Today has been particularly hard for me. It has been one month since Patty died and I still see her everywhere I look. This morning, while I was brushing my teeth, I noticed her little bottle of hair spray where she left it last on the countertop and that started me on today’s spiral downward. I think whats happening to me is the growing realization that this will be the nature of my life from this time forward. There will be days where I will be OK, and then I will encounter something which reminds me of her, and wham, the downward spiral starts again. But I cannot yet bear the thought of putting her things away – not yet at least. To me this will be the final act in the process of my putting my memory of her into the past tense. At this moment, that seems like an impossibility for me; she is too much in the present tense in my thoughts for me to even seriously contemplate my disturbing her belongings. I even cannot bring myself to eat at our favorite restaurants because of my fear of my memories of our shared experiences at these places. Silly I know, but real fear on my part nonetheless. The psychologist that I am seeing for my depression taught me to substitute thoughts that are pleasurable to me for those thoughts which put me on the trajectory of a downward depressive cycle. He taught me this before Patty’s death and it works for me. At least it worked prior to Patty’s death. It seems that every pleasurable thought I have conjured up since her death involves her in some way! I suppose this is a kind of testimony to the nature of our long marriage – pleasurable.
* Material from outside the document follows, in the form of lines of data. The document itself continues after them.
This is an optimization exercise on Yosys and OpenROAD, whose aim is small area, a short achievable clock period and few clock cycles per item, not a production implementation. At most, simulation tests tie the RTL to the original design; equivalence was not proved. No functional check of the RTL was part of runs 4 to 6. No activity file was given, so power comes from the tool's default toggle rates.

**design/flow/design.v**
```verilog
`default_nettype none
package obpk_pkg;
    localparam int MAP_W         = 64;
    localparam int ROW_STRIDE    = 8;
    localparam int GRID_SIDE_DEF = 8;
    localparam int TYPE_W  = 16;
    localparam int POS_W   = 3;
    localparam int SPAN_W  = 4;
    localparam int OFF_W   = 6;
    localparam int AREA_W  = 7;
    localparam int BYTES_W = 9;
    localparam logic [TYPE_W-1:0] NO_FLOAT_TYPE = 16'd2;
    function automatic logic [2:0] first_set(input logic [7:0] v);
        logic [3:0] nib;
        logic [1:0] pair;
        first_set[2] = ~|v[3:0];
        nib          = first_set[2] ? v[7:4] : v[3:0];
        first_set[1] = ~|nib[1:0];
        pair         = first_set[1] ? nib[3:2] : nib[1:0];
        first_set[0] = ~pair[0];
        if (v == 8'd0) first_set = 3'd0;
    endfunction
    function automatic logic [2:0] last_set(input logic [7:0] v);
        logic [3:0] nib;
        logic [1:0] pair;
        last_set[2] = |v[7:4];
        nib         = last_set[2] ? v[7:4] : v[3:0];
        last_set[1] = |nib[3:2];
        pair        = last_set[1] ? nib[3:2] : nib[1:0];
        last_set[0] = pair[1];
    endfunction
    function automatic logic [3:0] span(input logic [2:0] lo, input logic [2:0] hi);
        span = '0;
        for (int i = 0; i < 8; i++) begin
            for (int j = i; j < 8; j++) begin
                if (lo == 3'(i) && hi == 3'(j)) span = span | 4'(j - i + 1);
            end
        end
    endfunction
    function automatic logic [8:0] heightmap_bytes(input logic [8:1] w_hot,
                                                    input logic [3:0] h,
                                                    input logic       depth_only);
        heightmap_bytes = '0;
        for (int i = 1; i <= 8; i++) begin
            for (int j = 1; j <= 8; j++) begin
                if (w_hot[i] && h == 4'(j)) begin
                    heightmap_bytes = heightmap_bytes
                        | (depth_only ? 9'((i + 1) * (j + 1)) : 9'((i + 1) * (j + 1) * 5));
                end
            end
        end
    endfunction
    function automatic logic [3:0] width_of(input logic [8:1] w_hot);
        width_of = '0;
        for (int i = 1; i <= 8; i++) begin
            if (w_hot[i]) width_of = width_of | 4'(i);
        end
    endfunction
    function automatic logic [8:1] width_hot(input logic [2:0] lo, input logic [2:0] hi,
                                             input logic any);
        width_hot = '0;
        for (int i = 0; i < 8; i++) begin
            for (int j = i; j < 8; j++) begin
                if (any && lo == 3'(i) && hi == 3'(j)) width_hot[j - i + 1] = 1'b1;
            end
        end
    endfunction
endpackage
`default_nettype wire
`default_nettype none
module obpk_pack (
    input  wire logic [obpk_pkg::MAP_W-1:0]   i_aligned,
    input  wire logic [8:1]                   i_sel,
    output logic      [obpk_pkg::MAP_W-1:0]   o_packed
);
    logic [8:1][obpk_pkg::MAP_W-1:0] at_width;
    for (genvar k = 1; k <= 8; k++) begin : g_w
        for (genvar r = 0; r < 8; r++) begin : g_row
            assign at_width[k][r*k +: k] = i_aligned[r*8 +: k];
        end
        if (k < 8) begin : g_pad
            assign at_width[k][obpk_pkg::MAP_W-1:8*k] = '0;
        end
    end
    always_comb begin
        o_packed = '0;
        for (int k = 1; k <= 8; k++) begin
            if (i_sel[k]) begin
                o_packed = o_packed | at_width[k];
            end
        end
    end
endmodule
`default_nettype wire
`default_nettype none
module occupancy_box_and_mask_pack (
    input  wire logic                                i_clk,
    input  wire logic                                i_rst_n,
    input  wire logic                                start,
    output logic                                     busy,
    input  wire logic [obpk_pkg::MAP_W-1:0]          i_occupancy,
    input  wire logic [obpk_pkg::TYPE_W-1:0]         i_liquid_type,
    output logic                                     o_strobe,
    output logic      [obpk_pkg::POS_W-1:0]          o_box_x,
    output logic      [obpk_pkg::POS_W-1:0]          o_box_z,
    output logic      [obpk_pkg::SPAN_W-1:0]         o_box_width,
    output logic      [obpk_pkg::SPAN_W-1:0]         o_box_height,
    output logic                                     o_all_filled,
    output logic                                     o_grid_empty,
    output logic                                     o_mask_present,
    output logic      [obpk_pkg::MAP_W-1:0]          o_packed_mask,
    output logic      [obpk_pkg::BYTES_W-1:0]        o_heightmap_bytes
);
    logic [7:0]                     n_rows;
    logic [7:0]                     n_cols;
    logic [obpk_pkg::POS_W-1:0]     n_lo_z;
    logic                           r1_vld;
    logic [obpk_pkg::MAP_W-1:0]     r1_map;
    logic [obpk_pkg::POS_W-1:0]     r1_lo_x;
    logic [obpk_pkg::POS_W-1:0]     r1_lo_z;
    logic [obpk_pkg::POS_W-1:0]     r1_hi_x;
    logic [obpk_pkg::POS_W-1:0]     r1_hi_z;
    logic                           r1_any;
    logic                           r1_full;
    logic                           r1_depth_only;
    logic [obpk_pkg::MAP_W-1:0]     zmap;
    logic                           r2_vld;
    logic [obpk_pkg::MAP_W-1:0]     r2_aligned;
    logic [obpk_pkg::POS_W-1:0]     r2_lo_x;
    logic [obpk_pkg::POS_W-1:0]     r2_lo_z;
    logic [8:1]                     r2_w_hot;
    logic [obpk_pkg::SPAN_W-1:0]    w;
    logic [obpk_pkg::SPAN_W-1:0]    r2_h;
    logic                           r2_full;
    logic                           r2_depth_only;
    assign busy = 1'b0;
    for (genvar z = 0; z < 8; z++) begin : g_row
        assign n_rows[z] = |i_occupancy[z*8 +: 8];
    end
    assign n_cols = i_occupancy[7:0]   | i_occupancy[15:8]  | i_occupancy[23:16]
                  | i_occupancy[31:24] | i_occupancy[39:32] | i_occupancy[47:40]
                  | i_occupancy[55:48] | i_occupancy[63:56];
    assign n_lo_z = obpk_pkg::first_set(n_rows);
    always_ff @(posedge i_clk) begin
        if (!i_rst_n) begin
            r1_vld <= 1'b0;
        end else begin
            r1_vld <= start;
        end
        r1_map        <= n_lo_z[2] ? {32'd0, i_occupancy[63:32]} : i_occupancy;
        r1_lo_x       <= obpk_pkg::first_set(n_cols);
        r1_lo_z       <= n_lo_z;
        r1_hi_x       <= obpk_pkg::last_set(n_cols);
        r1_hi_z       <= obpk_pkg::last_set(n_rows);
        r1_any        <= |n_rows;
        r1_full       <= &i_occupancy;
        r1_depth_only <= (i_liquid_type == obpk_pkg::NO_FLOAT_TYPE);
    end
    assign zmap = r1_map >> {r1_lo_z[1:0], 3'b000};
    always_ff @(posedge i_clk) begin
        if (!i_rst_n) begin
            r2_vld <= 1'b0;
        end else begin
            r2_vld <= r1_vld;
        end
        r2_aligned    <= zmap >> r1_lo_x;
        r2_lo_x       <= r1_lo_x;
        r2_lo_z       <= r1_lo_z;
        r2_w_hot      <= obpk_pkg::width_hot(r1_lo_x, r1_hi_x, r1_any);
        r2_h          <= r1_any ? obpk_pkg::span(r1_lo_z, r1_hi_z) : 4'd0;
        r2_full       <= r1_full;
        r2_depth_only <= r1_depth_only;
    end
    obpk_pack u_pack (
        .i_aligned (r2_aligned),
        .i_sel     (r2_w_hot & {8{~r2_full}}),
        .o_packed  (o_packed_mask)
    );
    assign w = obpk_pkg::width_of(r2_w_hot);
    assign o_strobe          = r2_vld;
    assign o_box_x           = r2_lo_x;
    assign o_box_z           = r2_lo_z;
    assign o_box_width       = w;
    assign o_box_height      = r2_h;
    assign o_all_filled      = r2_full;
    assign o_grid_empty      = ~|r2_w_hot;
    assign o_mask_present    = |r2_w_hot & ~r2_full;
    assign o_heightmap_bytes = obpk_pkg::heightmap_bytes(r2_w_hot, r2_h, r2_depth_only);
endmodule
`default_nettype wire
```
I can think of no better word for my feelings than loneliness – a deep kind of loneliness which embodies a despair for which I have yet to find an emollient that works for me. The closest I have come to such a salve is that of television news – in particular, CNN news. This will come a shock to our friends because for over thirty years we did not even own aTV set! That all changed when Patty was diagnosed with breast cancer. We bought a TV set so she would have something to distract her during her hours st home during her treatments. Distraction is what works for me I think. I get caught up in the news stories and I manage to temporarily escape from my loneliness. However. it is only temporary.
My youngest son has lived with us (me now) and he is having the same problems with his Mom’s death as am I. He cooked dinner for us tonight, which was nice for me. He is trying very hard to emulate his mom’s way of doing things, and in his own way, he succeeded with the meatloaf and corn-on-the-cob. He broke down in tears at the end of the meal, however. He and his Mom were very close and he had taken over the management of our yard spaces when she became unable to do so several years ago and is now throwing himself into the tasks associated with bringing her yard up to her standards. In my opinion, he is doing a great job and she would be proud of the the results of his labors. He is performing a labor born out of his love and respect for his Mom. He is doing things that I could never bring myself to do, as I explained in the preceding paragraph. I hope this salve works for him.